[Collected data entries]
===== config.mk =====
export PLATFORM = sky130hd
export DESIGN_NAME = quad_step_decoder
export DESIGN_NICKNAME = d
export VERILOG_FILES = /design/src/rtl/quad_step_decoder.sv
export SDC_FILE = /design/constraint.sdc
export NUM_CORES = 1
export LEC_CHECK = 0
export BUFFER_PORTS_ARGS = -buffer_cell sky130_fd_sc_hd__clkbuf_2
export CAP_MARGIN = 25
export CORE_UTILIZATION = 30
export CTS_CLUSTER_DIAMETER = 40
export DETAILED_ROUTE_END_ITERATION = 12
export PLACE_DENSITY = 0.59
export SLEW_MARGIN = 15
export SYNTH_ARGS = -nofsm -noshare
export SYNTH_HDL_FRONTEND = slang
export SYNTH_SLANG_ARGS = --single-unit

===== constraint.sdc =====
create_clock -name Clk -period 2.27 [get_ports Clk]
set_input_delay 0.1135 -clock Clk [delete_from_list [all_inputs] [get_ports Clk]]
set_output_delay 0.1135 -clock Clk [all_outputs]
set_load 0.03 [all_outputs]
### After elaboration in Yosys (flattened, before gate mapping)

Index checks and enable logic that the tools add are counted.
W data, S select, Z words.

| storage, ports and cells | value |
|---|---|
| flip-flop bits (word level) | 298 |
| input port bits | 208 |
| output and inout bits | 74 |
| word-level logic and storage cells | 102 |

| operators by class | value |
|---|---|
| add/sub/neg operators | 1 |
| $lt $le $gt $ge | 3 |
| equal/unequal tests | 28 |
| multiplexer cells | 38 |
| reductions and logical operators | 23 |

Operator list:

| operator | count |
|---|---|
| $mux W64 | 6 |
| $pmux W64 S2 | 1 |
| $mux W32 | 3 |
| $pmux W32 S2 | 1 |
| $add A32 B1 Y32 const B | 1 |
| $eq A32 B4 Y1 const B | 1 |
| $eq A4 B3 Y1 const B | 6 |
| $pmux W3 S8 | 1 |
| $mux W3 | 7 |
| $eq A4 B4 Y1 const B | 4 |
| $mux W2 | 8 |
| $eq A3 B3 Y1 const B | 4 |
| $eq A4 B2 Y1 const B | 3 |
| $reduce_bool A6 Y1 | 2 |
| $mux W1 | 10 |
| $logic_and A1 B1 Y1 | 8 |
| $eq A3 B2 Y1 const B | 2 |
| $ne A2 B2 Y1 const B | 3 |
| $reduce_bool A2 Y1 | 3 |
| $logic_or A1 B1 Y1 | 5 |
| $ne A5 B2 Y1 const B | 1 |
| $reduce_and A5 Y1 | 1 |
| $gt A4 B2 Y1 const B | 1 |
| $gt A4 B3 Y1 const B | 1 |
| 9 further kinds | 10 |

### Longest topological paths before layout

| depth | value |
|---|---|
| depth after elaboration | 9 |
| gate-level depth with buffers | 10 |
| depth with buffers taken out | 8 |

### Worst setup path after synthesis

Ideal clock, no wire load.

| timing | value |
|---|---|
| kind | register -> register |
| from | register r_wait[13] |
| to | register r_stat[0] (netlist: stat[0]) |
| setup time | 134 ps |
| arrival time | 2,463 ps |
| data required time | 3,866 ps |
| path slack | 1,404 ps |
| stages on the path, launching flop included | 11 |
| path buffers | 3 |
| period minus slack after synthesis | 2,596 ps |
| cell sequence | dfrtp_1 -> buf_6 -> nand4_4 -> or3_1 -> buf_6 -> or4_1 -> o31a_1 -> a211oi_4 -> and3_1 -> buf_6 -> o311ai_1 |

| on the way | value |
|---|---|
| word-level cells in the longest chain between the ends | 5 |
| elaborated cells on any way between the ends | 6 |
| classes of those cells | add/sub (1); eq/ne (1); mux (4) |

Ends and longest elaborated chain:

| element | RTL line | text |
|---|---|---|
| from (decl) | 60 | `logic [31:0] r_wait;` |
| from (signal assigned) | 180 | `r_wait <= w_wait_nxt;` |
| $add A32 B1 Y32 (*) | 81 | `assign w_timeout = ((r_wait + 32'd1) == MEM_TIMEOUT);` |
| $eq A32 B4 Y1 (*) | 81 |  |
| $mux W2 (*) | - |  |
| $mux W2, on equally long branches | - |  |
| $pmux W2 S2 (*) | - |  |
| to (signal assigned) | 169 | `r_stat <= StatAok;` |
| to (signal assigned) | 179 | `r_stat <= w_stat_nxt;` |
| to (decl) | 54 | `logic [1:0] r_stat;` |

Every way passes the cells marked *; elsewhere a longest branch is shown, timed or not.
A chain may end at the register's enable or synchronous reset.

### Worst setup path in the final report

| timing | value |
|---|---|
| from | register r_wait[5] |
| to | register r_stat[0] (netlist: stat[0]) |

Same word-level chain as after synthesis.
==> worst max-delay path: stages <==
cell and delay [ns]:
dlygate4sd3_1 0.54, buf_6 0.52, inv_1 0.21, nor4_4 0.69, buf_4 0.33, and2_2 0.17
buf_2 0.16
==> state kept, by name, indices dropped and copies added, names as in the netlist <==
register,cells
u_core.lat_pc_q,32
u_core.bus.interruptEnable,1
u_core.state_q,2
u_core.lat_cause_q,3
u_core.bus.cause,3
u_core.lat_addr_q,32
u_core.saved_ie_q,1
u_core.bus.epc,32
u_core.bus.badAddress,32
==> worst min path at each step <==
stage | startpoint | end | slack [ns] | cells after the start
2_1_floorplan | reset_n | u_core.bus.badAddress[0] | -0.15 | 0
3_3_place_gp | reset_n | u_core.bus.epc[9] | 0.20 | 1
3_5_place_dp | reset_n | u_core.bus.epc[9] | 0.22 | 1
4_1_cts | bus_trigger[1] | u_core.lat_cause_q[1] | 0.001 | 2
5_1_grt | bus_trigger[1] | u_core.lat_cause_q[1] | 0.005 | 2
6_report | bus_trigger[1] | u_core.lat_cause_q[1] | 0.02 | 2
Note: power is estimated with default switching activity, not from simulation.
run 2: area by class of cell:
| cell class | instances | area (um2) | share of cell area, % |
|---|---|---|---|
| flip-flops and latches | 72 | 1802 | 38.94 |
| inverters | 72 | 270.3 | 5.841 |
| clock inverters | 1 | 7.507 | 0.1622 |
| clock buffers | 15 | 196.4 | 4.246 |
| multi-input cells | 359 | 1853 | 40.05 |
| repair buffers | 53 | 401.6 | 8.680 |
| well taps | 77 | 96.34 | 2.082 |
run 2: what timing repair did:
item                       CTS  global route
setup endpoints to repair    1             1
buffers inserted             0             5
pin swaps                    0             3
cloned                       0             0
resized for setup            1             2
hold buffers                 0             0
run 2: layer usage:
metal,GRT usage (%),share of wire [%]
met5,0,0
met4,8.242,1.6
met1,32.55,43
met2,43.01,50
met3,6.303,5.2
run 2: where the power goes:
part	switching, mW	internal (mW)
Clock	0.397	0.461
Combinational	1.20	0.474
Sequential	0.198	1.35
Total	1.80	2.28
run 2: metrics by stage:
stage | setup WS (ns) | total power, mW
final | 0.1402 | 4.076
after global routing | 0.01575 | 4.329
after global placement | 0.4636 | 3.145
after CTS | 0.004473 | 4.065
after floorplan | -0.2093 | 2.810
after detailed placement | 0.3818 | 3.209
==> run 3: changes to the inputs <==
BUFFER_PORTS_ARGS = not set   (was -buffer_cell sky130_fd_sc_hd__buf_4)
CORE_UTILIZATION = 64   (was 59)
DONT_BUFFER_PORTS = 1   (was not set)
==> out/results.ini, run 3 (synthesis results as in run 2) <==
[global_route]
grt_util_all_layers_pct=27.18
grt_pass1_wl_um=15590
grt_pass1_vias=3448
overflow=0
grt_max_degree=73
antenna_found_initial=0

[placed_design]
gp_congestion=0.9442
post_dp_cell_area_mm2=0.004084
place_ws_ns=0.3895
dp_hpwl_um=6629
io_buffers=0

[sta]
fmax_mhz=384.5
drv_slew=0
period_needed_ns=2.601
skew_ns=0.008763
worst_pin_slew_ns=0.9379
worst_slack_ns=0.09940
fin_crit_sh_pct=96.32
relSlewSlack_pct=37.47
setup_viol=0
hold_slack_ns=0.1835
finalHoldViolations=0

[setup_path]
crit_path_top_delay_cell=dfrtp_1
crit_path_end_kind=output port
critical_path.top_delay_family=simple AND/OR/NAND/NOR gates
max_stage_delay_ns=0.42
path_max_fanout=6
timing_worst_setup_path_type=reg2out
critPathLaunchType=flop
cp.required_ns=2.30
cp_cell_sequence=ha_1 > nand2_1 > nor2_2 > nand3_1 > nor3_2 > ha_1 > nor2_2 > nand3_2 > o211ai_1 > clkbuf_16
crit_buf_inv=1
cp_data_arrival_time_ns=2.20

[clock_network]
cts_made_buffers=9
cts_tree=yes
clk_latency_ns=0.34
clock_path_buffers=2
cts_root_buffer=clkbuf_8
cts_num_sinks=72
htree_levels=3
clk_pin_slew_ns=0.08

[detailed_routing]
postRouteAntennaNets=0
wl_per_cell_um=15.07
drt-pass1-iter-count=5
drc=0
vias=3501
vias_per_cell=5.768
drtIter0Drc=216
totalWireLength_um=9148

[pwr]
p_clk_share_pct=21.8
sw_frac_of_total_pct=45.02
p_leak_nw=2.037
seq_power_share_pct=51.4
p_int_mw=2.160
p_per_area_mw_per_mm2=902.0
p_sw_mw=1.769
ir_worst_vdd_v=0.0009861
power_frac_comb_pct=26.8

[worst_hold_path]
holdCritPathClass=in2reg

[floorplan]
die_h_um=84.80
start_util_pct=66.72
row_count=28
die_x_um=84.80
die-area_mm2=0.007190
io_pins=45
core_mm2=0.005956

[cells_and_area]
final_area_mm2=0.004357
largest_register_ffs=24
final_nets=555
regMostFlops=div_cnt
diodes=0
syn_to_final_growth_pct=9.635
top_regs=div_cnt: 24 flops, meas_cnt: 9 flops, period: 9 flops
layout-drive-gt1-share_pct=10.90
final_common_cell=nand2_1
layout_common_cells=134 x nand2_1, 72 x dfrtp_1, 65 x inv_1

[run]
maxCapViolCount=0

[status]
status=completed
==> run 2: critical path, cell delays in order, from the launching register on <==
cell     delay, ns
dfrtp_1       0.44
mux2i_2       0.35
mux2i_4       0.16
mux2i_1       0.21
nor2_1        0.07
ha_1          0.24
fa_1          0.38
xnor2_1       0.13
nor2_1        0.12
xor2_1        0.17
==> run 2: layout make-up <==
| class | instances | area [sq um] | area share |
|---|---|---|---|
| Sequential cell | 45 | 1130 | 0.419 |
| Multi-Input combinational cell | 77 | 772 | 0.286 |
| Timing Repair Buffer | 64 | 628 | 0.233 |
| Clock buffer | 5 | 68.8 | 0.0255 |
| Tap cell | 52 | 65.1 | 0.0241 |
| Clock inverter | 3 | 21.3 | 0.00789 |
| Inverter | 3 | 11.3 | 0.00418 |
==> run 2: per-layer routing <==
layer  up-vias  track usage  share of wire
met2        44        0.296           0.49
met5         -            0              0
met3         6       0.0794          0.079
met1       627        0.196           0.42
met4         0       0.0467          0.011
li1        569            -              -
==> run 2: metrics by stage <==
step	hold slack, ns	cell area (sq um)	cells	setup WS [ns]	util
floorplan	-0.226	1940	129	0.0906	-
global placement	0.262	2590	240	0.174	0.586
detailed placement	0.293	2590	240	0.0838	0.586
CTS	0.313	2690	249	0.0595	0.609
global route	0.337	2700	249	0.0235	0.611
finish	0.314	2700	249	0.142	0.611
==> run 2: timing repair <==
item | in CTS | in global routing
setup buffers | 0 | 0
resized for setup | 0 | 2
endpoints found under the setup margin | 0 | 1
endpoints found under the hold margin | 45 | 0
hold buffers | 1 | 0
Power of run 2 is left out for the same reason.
`config.mk`:
```
export PLATFORM = sky130hd
export DESIGN_NAME = product_accumulator
export DESIGN_NICKNAME = d
export VERILOG_FILES = /design/src/rtl/product_accumulator.sv
export SDC_FILE = /design/constraint.sdc
export NUM_CORES = 1
export LEC_CHECK = 0
export BUFFER_PORTS_ARGS = -buffer_cell sky130_fd_sc_hd__buf_2
export CAP_MARGIN = 20
export CORE_MARGIN = 10
export CORE_UTILIZATION = 46
export CTS_CLUSTER_SIZE = 12
export DETAILED_ROUTE_END_ITERATION = 16
export GPL_ROUTABILITY_DRIVEN = 0
export PLACE_DENSITY = 0.68
export SYNTH_ARGS = -nofsm -noshare
export SYNTH_HDL_FRONTEND = slang
export SYNTH_SLANG_ARGS = --single-unit
```
`constraint.sdc`:
```
create_clock -name clk -period 4.3 [get_ports clk]
set_clock_uncertainty 0.05 [all_clocks]
set_input_delay 0.86 -clock clk [delete_from_list [all_inputs] [get_ports clk]]
set_output_delay 0.86 -clock clk [all_outputs]
set_load 0.02 [all_outputs]
```
`src/rtl/product_accumulator.sv`:
```
// product_accumulator: sums groups of N signed 2W-bit products; define PRODUCT_ACC_SATURATE_EN to clamp on overflow instead of wrapping.
// Latency: result is presented the cycle after the Nth accepted product; one group per N+1 cycles at best.
// Backpressure: in_ready drops while a result waits for out_ready; clear aborts the group and drops any pending result.
module product_accumulator #(
    parameter int W = 32,
    parameter int N = 4
) (
    input  logic                  clk,
    input  logic                  rst,
    input  logic                  clear,
    input  logic                  in_valid,
    output logic                  in_ready,
    input  logic signed [2*W-1:0] product,
    output logic                  out_valid,
    input  logic                  out_ready,
    output logic signed [2*W-1:0] result,
    output logic                  ovf
);
    localparam int AW = 2 * W;
    localparam int CW = $clog2(N + 1);
    localparam logic [CW-1:0] N_CNT = CW'(N);

    typedef enum logic [1:0] {
        IDLE,
        ACC,
        DONE
    } state_t;

    state_t               r_state;
    state_t               w_state_nxt;
    logic signed [AW-1:0] r_acc;
    logic [CW-1:0]        r_count;
    logic                 r_ovf;

    logic                 w_xfer;
    logic                 w_out_xfer;
    logic signed [AW-1:0] w_sum;
    logic signed [AW-1:0] w_acc_nxt;
    logic                 w_sum_ovf;
    logic [CW-1:0]        w_count_inc;

    assign w_sum       = r_acc + product;
    assign w_sum_ovf   = (r_acc[AW-1] == product[AW-1]) && (w_sum[AW-1] != r_acc[AW-1]);
    assign w_count_inc = r_count + 1'b1;

`ifdef PRODUCT_ACC_SATURATE_EN
    localparam logic signed [AW-1:0] SAT_POS = {1'b0, {(AW-1){1'b1}}};
    localparam logic signed [AW-1:0] SAT_NEG = {1'b1, {(AW-1){1'b0}}};

    // Overflow can only happen when both operands share a sign, so that sign picks the rail.
    assign w_acc_nxt = !w_sum_ovf ? w_sum : (r_acc[AW-1] ? SAT_NEG : SAT_POS);
`else
    assign w_acc_nxt = w_sum;
`endif

    always_ff @(posedge clk or posedge rst) begin
        if (rst) begin
            r_state <= IDLE;
        end else begin
            r_state <= w_state_nxt;
        end
    end

    always_comb begin
        w_state_nxt = r_state;
        in_ready    = 1'b0;
        out_valid   = 1'b0;
        w_xfer      = 1'b0;
        w_out_xfer  = 1'b0;
        case (r_state)
            IDLE: begin
                in_ready = 1'b1;
                w_xfer   = in_valid && !clear;
                if (w_xfer) begin
                    w_state_nxt = (N == 1) ? DONE : ACC;
                end
            end
            ACC: begin
                in_ready = 1'b1;
                w_xfer   = in_valid && !clear;
                if (w_xfer && (w_count_inc == N_CNT)) begin
                    w_state_nxt = DONE;
                end
            end
            DONE: begin
                out_valid  = 1'b1;
                w_out_xfer = out_ready;
                if (out_ready) begin
                    w_state_nxt = IDLE;
                end
            end
            default: begin
                w_state_nxt = IDLE;
            end
        endcase
        // clear overrides every other input, including a pending result
        if (clear) begin
            w_state_nxt = IDLE;
        end
    end

    always_ff @(posedge clk or posedge rst) begin
        if (rst) begin
            r_acc   <= '0;
            r_count <= '0;
            r_ovf   <= 1'b0;
        end else if (clear || w_out_xfer) begin
            r_acc   <= '0;
            r_count <= '0;
            r_ovf   <= 1'b0;
        end else if (w_xfer) begin
            if (r_state == IDLE) begin
                r_acc   <= product;
                r_count <= CW'(1);
                r_ovf   <= 1'b0;
            end else begin
                r_acc   <= w_acc_nxt;
                r_count <= w_count_inc;
                if (w_sum_ovf) begin
                    r_ovf <= 1'b1;
                end
            end
        end
    end

    assign result = r_acc;
    assign ovf    = r_ovf;

endmodule

```
* Word level (Yosys, flattened, before mapping)
Cells that the tools add are included.
** Word-level totals
- Register bits :: 70
- Input bits :: 69
- Word-level logic and storage cells :: 44
** Operators by class
- Add/sub/neg operators :: 2
- Equal/unequal tests :: 8
- Multiplexer cells :: 19
- Reductions and logical operators :: 11
** Operators with widths (count)
- 2-to-1 mux 64 bit :: 3
- adder 64 bit :: 1
- 2-to-1 mux 3 bit :: 3
- != test 3 bit, second input constant :: 3
- 2-to-1 mux 1 bit :: 8
- 2-to-1 mux 2 bit :: 4
- one-hot mux 2 bit (3 select lines) :: 1
- adder 3 x 1 -> 3 bit, second input constant :: 1
- equality test 3 bit, second input constant :: 1
- logical AND 1 bit :: 3
- AND reduction 3 bit :: 1
- nonzero test 3 bit :: 1
- equality test 2 x 1 -> 1 bit, second input constant :: 1
- equality test 2 bit, second input constant :: 1
- zero test 2 bit :: 1
- AND reduction 2 bit :: 1
- nonzero test 2 bit :: 1
- OR reduction 2 bit :: 1
- equality test 1 bit :: 1
- zero test 1 bit :: 1
- logical OR 1 bit :: 1
- != test 1 bit :: 1

* Longest topological paths before layout
Gate-level depths: netlist (run 1).
- Word-level depth :: 7
- Depth in mapped cells :: 14
- Depth with buffers taken out :: 14

* Worst setup path before layout (run 1)
No wires, ideal clock.
- Path type :: input-to-reg
- Start point :: in product[0]
- End point :: reg r_acc[40] (netlist: result[40])
- Library setup time :: 0.122 ns
- Arrival time :: 3.410 ns
- Data required time :: 4.128 ns
- Slack :: 0.718 ns
- Stages :: 14
- Path buffers :: 0
- Path through :: ha_1 -> inv_1 -> fa_1 -> nor2b_1 -> o31a_1 -> o31a_2 -> a211oi_2 -> o311a_1 -> o41a_4 -> o21ai_2 -> a311oi_2 -> xnor2_1 -> o221ai_1 -> nand2_1
** Between the ends
- Cells in the longest elaborated chain, start to end :: 4
** Ends and longest elaborated chain
- start, declared :: line 13 : input logic signed [2*W-1:0] product,
- adder 64 bit :: line 42 : assign w_sum = r_acc + product;
- 2-to-1 mux 64 bit :: line 112 : if (r_state == IDLE) begin
- 2-to-1 mux 64 bit :: line 111 : end else if (w_xfer) begin
- 2-to-1 mux 64 bit :: line 107 : end else if (clear || w_out_xfer) begin
- end signal, assigned :: line 113 : r_acc <= product;
- end signal, assigned :: line 117 : r_acc <= w_acc_nxt;
- end, declared :: line 31 : logic signed [AW-1:0] r_acc;
No other way between the ends. The select of a mux whose other input is x is not followed.
A chain may end at the register's enable or synchronous reset.

* Worst setup path after layout (run 1)
- Start point :: in product[0]
- End point :: reg r_acc[48] (netlist: result[48])
The elaborated chain is that of the path after synthesis.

Your task: From the records above, pull out every line containing the word "instances".

Answer box:
| cell class | instances | area (um2) | share of cell area, % |
| class | instances | area [sq um] | area share |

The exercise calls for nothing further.